File: src/hdl/gnn_defines.svh
`ifndef GNN_DEFINES_SVH
`define GNN_DEFINES_SVH

// Feature vector shape
`define FV_NUM 8
`define FV_WIDTH 16

// Node addressing
`define NODE_ID_WIDTH 4

// Reservation station queue depth and initial credit
`define RS_DEPTH 4

// One output SRAM row per node id
`define SRAM_NODES 16

`endif

File: src/hdl/gnn_pkg.sv
`include "gnn_defines.svh"

package gnn_pkg;

    typedef struct packed {
        logic                          valid;
        logic                          sos;
        logic                          eos;
        logic [`NODE_ID_WIDTH-1:0]     nodeid;
        logic [`FV_WIDTH-1:0]          weight;
        logic [1:0][`FV_WIDTH-1:0]     fv;
        logic                          done_aggr;
        logic                          wb_en;
    } edge_beat_t;

    typedef struct packed {
        logic                          valid;
        logic                          sos;
        logic                          eos;
        logic [`NODE_ID_WIDTH-1:0]     nodeid;
        logic [1:0][`FV_WIDTH-1:0]     fv;    // Already weighted
        logic                          done_aggr;
        logic                          wb_en;
    } pe2bank_t;

    typedef struct packed {
        logic                          valid;
        logic                          sos;
        logic                          eos;
        logic [`NODE_ID_WIDTH-1:0]     nodeid;
        logic [1:0][`FV_WIDTH-1:0]     fv;
    } bank2rs_t;

    typedef struct packed {
        logic                          req;
        logic                          valid;
        logic                          sos;
        logic                          eos;
        logic [`NODE_ID_WIDTH-1:0]     nodeid;
        logic [1:0][`FV_WIDTH-1:0]     fv;
    } bank2sram_t;

    typedef struct packed {
        logic [`FV_NUM-1:0][`FV_WIDTH-1:0] fv;   // One whole node row
    } sram_rd_t;

    typedef enum logic [2:0] {
        IDLE,
        STREAM_IN,
        COMPLETE,
        OUT_RS,
        OUT_FV_WAIT,
        OUT_FV
    } bank_state_e;

endpackage

File: src/hdl/edge_buffer_bank.sv
`timescale 1ns/1ps
`include "gnn_defines.svh"

module edge_buffer_bank
    import gnn_pkg::*;
(
    input  logic       clk,
    input  logic       reset,
    input  pe2bank_t   pe_pkt,
    output bank2rs_t   rs_pkt,
    input  logic       rs_credit,
    output bank2sram_t outbuff_pkt,
    input  logic       sram_grant,
    output logic       bank_busy
);

    localparam int PAIRS = `FV_NUM / 2;
    localparam int PW    = $clog2(PAIRS);
    localparam int CW    = $clog2(`RS_DEPTH + 1);

    bank_state_e state;

    logic [PAIRS-1:0][1:0][`FV_WIDTH-1:0] buffer;
    logic [PW-1:0]             pair;        // Current element pair
    logic [PW-1:0]             last_pair;   // Stream length minus one
    logic [`NODE_ID_WIDTH-1:0] cur_nodeid;
    logic                      acc_open;    // Buffer holds a partial sum
    logic                      flag_done;
    logic                      flag_wb;
    logic [CW-1:0]             credit;
    logic                      beat_in;
    logic                      send;

    assign beat_in = pe_pkt.valid && (state == STREAM_IN || (state == IDLE && pe_pkt.sos));
    assign send    = (state == OUT_RS) && (credit != '0);

    assign bank_busy = !(state == IDLE || state == STREAM_IN) || (pe_pkt.valid && pe_pkt.eos);

    always_comb begin
        outbuff_pkt        = '0;
        outbuff_pkt.nodeid = cur_nodeid;
        outbuff_pkt.fv     = buffer[pair];
        outbuff_pkt.req    = (state == OUT_FV_WAIT);
        if (state == OUT_FV) begin
            outbuff_pkt.valid = 1'b1;
            outbuff_pkt.sos   = (pair == '0);
            outbuff_pkt.eos   = (pair == last_pair);
        end
    end

    always_ff @(posedge clk) begin
        if (!reset) begin
            state      <= IDLE;
            buffer     <= '0;
            pair       <= '0;
            last_pair  <= '0;
            cur_nodeid <= '0;
            acc_open   <= 1'b0;
            flag_done  <= 1'b0;
            flag_wb    <= 1'b0;
            credit     <= CW'(`RS_DEPTH);
            rs_pkt     <= '0;
        end else begin
            credit       <= credit + CW'(rs_credit) - CW'(send);
            rs_pkt.valid <= 1'b0;

            case (state)
                IDLE, STREAM_IN: begin
                    if (beat_in) begin
                        buffer[pair][0] <= buffer[pair][0] + pe_pkt.fv[0];    // Wraps mod 2^FV_WIDTH
                        buffer[pair][1] <= buffer[pair][1] + pe_pkt.fv[1];
                        if (pe_pkt.sos && !acc_open) begin
                            cur_nodeid <= pe_pkt.nodeid;
                            acc_open   <= 1'b1;
                        end
                        if (pe_pkt.eos) begin
                            last_pair <= pair;
                            flag_done <= pe_pkt.done_aggr;
                            flag_wb   <= pe_pkt.wb_en;
                            pair      <= '0;
                            state     <= COMPLETE;
                        end else begin
                            pair  <= pair + 1'b1;
                            state <= STREAM_IN;
                        end
                    end
                end
                COMPLETE: begin
                    if (flag_done) begin
                        state <= OUT_RS;
                    end else if (flag_wb) begin
                        state <= OUT_FV_WAIT;
                    end else begin
                        state <= IDLE;    // Keep the partial sum for the next edge
                    end
                end
                OUT_RS: begin
                    if (send) begin
                        rs_pkt <= '{valid:  1'b1,
                                    sos:    (pair == '0),
                                    eos:    (pair == last_pair),
                                    nodeid: cur_nodeid,
                                    fv:     buffer[pair]};
                        pair <= pair + 1'b1;
                        if (pair == last_pair) begin
                            state    <= IDLE;
                            buffer   <= '0;
                            pair     <= '0;
                            acc_open <= 1'b0;
                        end
                    end
                end
                OUT_FV_WAIT: begin
                    if (sram_grant) begin
                        state <= OUT_FV;
                    end
                end
                OUT_FV: begin
                    pair <= pair + 1'b1;    // Writer never stalls
                    if (pair == last_pair) begin
                        state    <= IDLE;
                        buffer   <= '0;
                        pair     <= '0;
                        acc_open <= 1'b0;
                    end
                end
                default: begin
                    state <= IDLE;
                end
            endcase
        end
    end

    // Queue returns at most one credit per beat it was sent
    a_credit_bound: assert property (
        @(posedge clk) disable iff (!reset)
        credit <= CW'(`RS_DEPTH)
    );

    // Outside must see bank_busy low the cycle before a new stream enters
    a_sos_not_busy: assert property (
        @(posedge clk) disable iff (!reset)
        pe_pkt.valid && pe_pkt.sos |-> !$past(bank_busy)
    );

endmodule

File: src/hdl/edge_pe.sv
`timescale 1ns/1ps

module edge_pe
    import gnn_pkg::*;
(
    input  logic       clk,
    input  logic       reset,
    input  edge_beat_t edge_in,
    output pe2bank_t   pe_pkt
);

    logic in_stream;    // Between a sos beat and its eos beat

    always_ff @(posedge clk) begin
        if (!reset) begin
            pe_pkt.valid <= 1'b0;
            pe_pkt.sos   <= 1'b0;
            pe_pkt.eos   <= 1'b0;
        end else begin
            pe_pkt.valid <= edge_in.valid;
            pe_pkt.sos   <= edge_in.valid && edge_in.sos;
            pe_pkt.eos   <= edge_in.valid && edge_in.eos;
            if (edge_in.valid) begin
                pe_pkt.nodeid    <= edge_in.nodeid;
                pe_pkt.done_aggr <= edge_in.done_aggr;
                pe_pkt.wb_en     <= edge_in.wb_en;
                for (int i = 0; i < 2; i++) begin
                    pe_pkt.fv[i] <= edge_in.fv[i] * edge_in.weight;    // Truncated product
                end
            end
        end
    end

    always_ff @(posedge clk) begin
        if (!reset) begin
            in_stream <= 1'b0;
        end else if (edge_in.valid) begin
            in_stream <= !edge_in.eos;
        end
    end

    // A new stream only opens after the previous one has closed
    a_sos_after_eos: assert property (
        @(posedge clk) disable iff (!reset)
        edge_in.valid && edge_in.sos |-> !in_stream
    );

endmodule

File: src/hdl/gnn_aggr_top.sv
`timescale 1ns/1ps
`include "gnn_defines.svh"

module gnn_aggr_top
    import gnn_pkg::*;
(
    input  logic                      clk,
    input  logic                      reset,
    input  edge_beat_t                edge_in,
    output logic                      bank_busy,
    output bank2rs_t                  rs_out,
    input  logic                      rs_ready,
    input  logic                      sram_rd_en,
    input  logic [`NODE_ID_WIDTH-1:0] sram_rd_addr,
    output sram_rd_t                  sram_rd_data
);

    pe2bank_t   pe_pkt;
    bank2rs_t   rs_pkt;
    bank2sram_t outbuff_pkt;
    logic       rs_credit;
    logic       sram_grant;

    edge_pe u_pe (
        .clk     (clk),
        .reset   (reset),
        .edge_in (edge_in),
        .pe_pkt  (pe_pkt)
    );

    edge_buffer_bank u_bank (
        .clk         (clk),
        .reset       (reset),
        .pe_pkt      (pe_pkt),
        .rs_pkt      (rs_pkt),
        .rs_credit   (rs_credit),
        .outbuff_pkt (outbuff_pkt),
        .sram_grant  (sram_grant),
        .bank_busy   (bank_busy)
    );

    output_sram_writer u_writer (
        .clk          (clk),
        .reset        (reset),
        .outbuff_pkt  (outbuff_pkt),
        .sram_grant   (sram_grant),
        .sram_rd_en   (sram_rd_en),
        .sram_rd_addr (sram_rd_addr),
        .sram_rd_data (sram_rd_data)
    );

    rs_queue u_rsq (
        .clk       (clk),
        .reset     (reset),
        .rs_pkt    (rs_pkt),
        .rs_credit (rs_credit),
        .rs_out    (rs_out),
        .rs_ready  (rs_ready)
    );

endmodule

File: src/hdl/output_sram_writer.sv
`timescale 1ns/1ps
`include "gnn_defines.svh"

module output_sram_writer
    import gnn_pkg::*;
(
    input  logic                      clk,
    input  logic                      reset,
    input  bank2sram_t                outbuff_pkt,
    output logic                      sram_grant,
    input  logic                      sram_rd_en,
    input  logic [`NODE_ID_WIDTH-1:0] sram_rd_addr,
    output sram_rd_t                  sram_rd_data
);

    localparam int PW = $clog2(`FV_NUM / 2);

    sram_rd_t      mem [`SRAM_NODES];
    logic          busy;    // Receiving a granted vector
    logic [PW-1:0] pair;

    always_ff @(posedge clk) begin
        if (!reset) begin
            busy       <= 1'b0;
            sram_grant <= 1'b0;
            pair       <= '0;
        end else begin
            sram_grant <= 1'b0;
            if (!busy && outbuff_pkt.req) begin
                sram_grant <= 1'b1;    // Single cycle grant
                busy       <= 1'b1;
            end
            if (busy && outbuff_pkt.valid) begin
                pair <= pair + 1'b1;
                if (outbuff_pkt.eos) begin
                    busy <= 1'b0;
                    pair <= '0;
                end
            end
        end
    end

    always_ff @(posedge clk) begin
        if (!reset) begin
            for (int n = 0; n < `SRAM_NODES; n++) begin
                mem[n] <= '0;
            end
        end else if (busy && outbuff_pkt.valid) begin
            mem[outbuff_pkt.nodeid].fv[{pair, 1'b0}] <= outbuff_pkt.fv[0];
            mem[outbuff_pkt.nodeid].fv[{pair, 1'b1}] <= outbuff_pkt.fv[1];
        end
    end

    always_ff @(posedge clk) begin
        if (sram_rd_en) begin
            sram_rd_data <= mem[sram_rd_addr];
        end
    end

    // Bank starts a writeback only on the cycle after a grant
    a_beat_after_grant: assert property (
        @(posedge clk) disable iff (!reset)
        outbuff_pkt.valid && outbuff_pkt.sos |-> $past(sram_grant)
    );

endmodule

File: src/hdl/rs_queue.sv
`timescale 1ns/1ps
`include "gnn_defines.svh"

module rs_queue
    import gnn_pkg::*;
(
    input  logic     clk,
    input  logic     reset,
    input  bank2rs_t rs_pkt,
    output logic     rs_credit,
    output bank2rs_t rs_out,
    input  logic     rs_ready
);

    localparam int AW = $clog2(`RS_DEPTH);
    localparam int CW = $clog2(`RS_DEPTH + 1);

    bank2rs_t      mem [`RS_DEPTH];
    logic [AW-1:0] head;
    logic [AW-1:0] tail;
    logic [CW-1:0] count;
    logic          push;
    logic          pop;

    assign push      = rs_pkt.valid;
    assign pop       = rs_out.valid && rs_ready;
    assign rs_credit = pop;    // One credit back per dequeued beat

    always_comb begin
        rs_out       = mem[head];
        rs_out.valid = (count != '0);
    end

    always_ff @(posedge clk) begin
        if (!reset) begin
            head  <= '0;
            tail  <= '0;
            count <= '0;
        end else begin
            count <= count + CW'(push) - CW'(pop);
            if (push) begin
                tail <= (tail == AW'(`RS_DEPTH - 1)) ? '0 : tail + 1'b1;
            end
            if (pop) begin
                head <= (head == AW'(`RS_DEPTH - 1)) ? '0 : head + 1'b1;
            end
        end
    end

    always_ff @(posedge clk) begin
        if (push) begin
            mem[tail] <= rs_pkt;
        end
    end

    // A push into a full queue means the bank overspent its credit
    a_no_overflow: assert property (
        @(posedge clk) disable iff (!reset)
        push |-> count < CW'(`RS_DEPTH)
    );

endmodule

File: config.mk
export PLATFORM = sky130hd
export DESIGN_NAME = gnn_aggr_top
export DESIGN_NICKNAME = d
export VERILOG_FILES = /design/src/hdl/gnn_pkg.sv /design/src/hdl/edge_buffer_bank.sv /design/src/hdl/edge_pe.sv /design/src/hdl/gnn_aggr_top.sv /design/src/hdl/output_sram_writer.sv /design/src/hdl/rs_queue.sv
export VERILOG_INCLUDE_DIRS = /design/src /design/src/hdl
export SDC_FILE = /design/constraint.sdc
export NUM_CORES = 2
export LEC_CHECK = 0
export BUFFER_PORTS_ARGS = -buffer_cell sky130_fd_sc_hd__buf_2
export CORE_UTILIZATION = 40
export DETAILED_ROUTE_END_ITERATION = 10
export PLACE_DENSITY = 0.66
export RECOVER_POWER = 100
export REMOVE_ABC_BUFFERS = 1
export SETUP_SLACK_MARGIN = 0.5
export SYNTH_ARGS = -nofsm -noshare
export SYNTH_HDL_FRONTEND = slang
export SYNTH_SLANG_ARGS = --single-unit
File: constraint.sdc
create_clock -name clk -period 5.3 [get_ports clk]
set_clock_uncertainty 0.1 [all_clocks]
set_input_delay 0.265 -clock clk [delete_from_list [all_inputs] [get_ports clk]]
set_output_delay 0.265 -clock clk [all_outputs]
set_load 0.02 [all_outputs]
Word-level counts from Yosys, hierarchy flattened:

Memory sizes are Yosys's and may differ from the RTL's. A register that Yosys moved wholly into a read port is not among the register bits.
Cells that the tools add are included.

* $add $sub $neg: 10
* $mul: 2
* divide/modulo/power cells: 0
* $lt $le $gt $ge: 6
* equality and inequality tests: 12
* shift-type cells: 0
* multiplexer cells: 55
* bitwise operators: 0
* reduce and logical (&&, ||, !) cells: 34

Operators by type and width (number)
* two-way mux 128 bit: 5
* case mux 128 bit (3 select lines): 1
* bitwise mux 128 bit: 2
* demux 32 bit (select 2 bit): 2
* two-way mux 64 bit: 2
* OR reduction 128 bit: 1
* binary-select mux 32 bit (select 2 bit): 1
* demux 16 bit (select 2 bit): 2
* two-way mux 32 bit: 2
* two-way mux 16 bit: 3
* two-way mux 39 bit: 1
* adder 16 bit: 2
* multiplier 16 x 16 -> 16 bit: 2
* two-way mux 3 bit: 7
* two-way mux 2 bit: 10
* case mux 3 bit (5 select lines): 1
* logical AND 1 bit: 13
* two-way mux 1 bit: 13
* AND reduction 3 bit: 4
* nonzero test 3 bit: 3
* adder 2 x 1 -> 2 bit (second input constant): 4
* less-than comparator 3 x 4 -> 1 bit (second input constant): 2
* adder 3 x 1 -> 3 bit: 2
* == test 3 x 2 -> 1 bit (second input constant): 2
* 20 further kinds: 32

* register bits after elaboration: 236
* bits in latches: 0
* memory bits (writable): 2204
* bits in read-only memories: 0
* bits of input ports: 65
* output and inout port bits: 168
* memories kept: 2

Memory list
* u_writer.mem: words 16, width 128, read ports 1, clocked after Yosys merged registers in 1, write ports 16, RTL line output_sram_writer.sv:18 `` sram_rd_t mem [`SRAM_NODES]; ``
* u_rsq.mem: words 4, width 39, read ports 1, clocked after Yosys merged registers in 1, write ports 1, RTL line rs_queue.sv:18 `` bank2rs_t mem [`RS_DEPTH]; ``

Longest topological paths before layout:

* depth in word-level cells: 8
* depth in mapped cells: 21

By module:

From an unflattened synthesis, not the netlist that was laid out.

* cell total of the unflattened synthesis: 8043
* area, all modules: 120591.9 um^2

By module, submodules not included
* output_sram_writer: times used 1, cells an instance 5873, area an instance 96413.7 um^2, sequential area each 65422.7 um^2
* edge_pe: times used 1, cells an instance 988, area an instance 9128.8 um^2, sequential area each 1201.2 um^2
* edge_buffer_bank: times used 1, cells an instance 941, area an instance 9086.2 um^2, sequential area each 3683.5 um^2
* rs_queue: times used 1, cells an instance 241, area an instance 5963.2 um^2, sequential area each 4744.6 um^2

Least setup slack after synthesis:

No wires, ideal clock.

* path type: input-to-reg
* start: input edge_in[35] (netlist bit)
* end: register, netlist name u_pe.pe_pkt[17]
* setup time: 0.260 ns
* data arrival time: 5.375 ns
* path slack: -0.435 ns
* stages on the path: 17
* buffers on the path: 2
* cells stage by stage: clkbuf_1 -> clkbuf_1 -> nand2_1 -> fa_1 -> fa_1 -> fa_1 -> fa_1 -> inv_1 -> fa_1 -> inv_1 -> fa_1 -> inv_1 -> ha_1 -> and3_1 -> a2111oi_0 -> a21oi_1 -> xnor2_1

* longest elaborated chain between the ends: 1

RTL lines
* start, declared: RTL line gnn_aggr_top.sv:9 `input edge_beat_t edge_in,`
* multiplier 16 x 16 -> 16 bit: RTL line edge_pe.sv:28 `pe_pkt.fv[i] <= edge_in.fv[i] * edge_in.weight;`

Every way passes these cells.
A chain may end at the register's enable or synchronous reset.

# PROBLEM DESCRIPTION
In the entries above, count the lines that include "instance" and write nothing but that number.

# OUTPUT FOR THIS TASK
4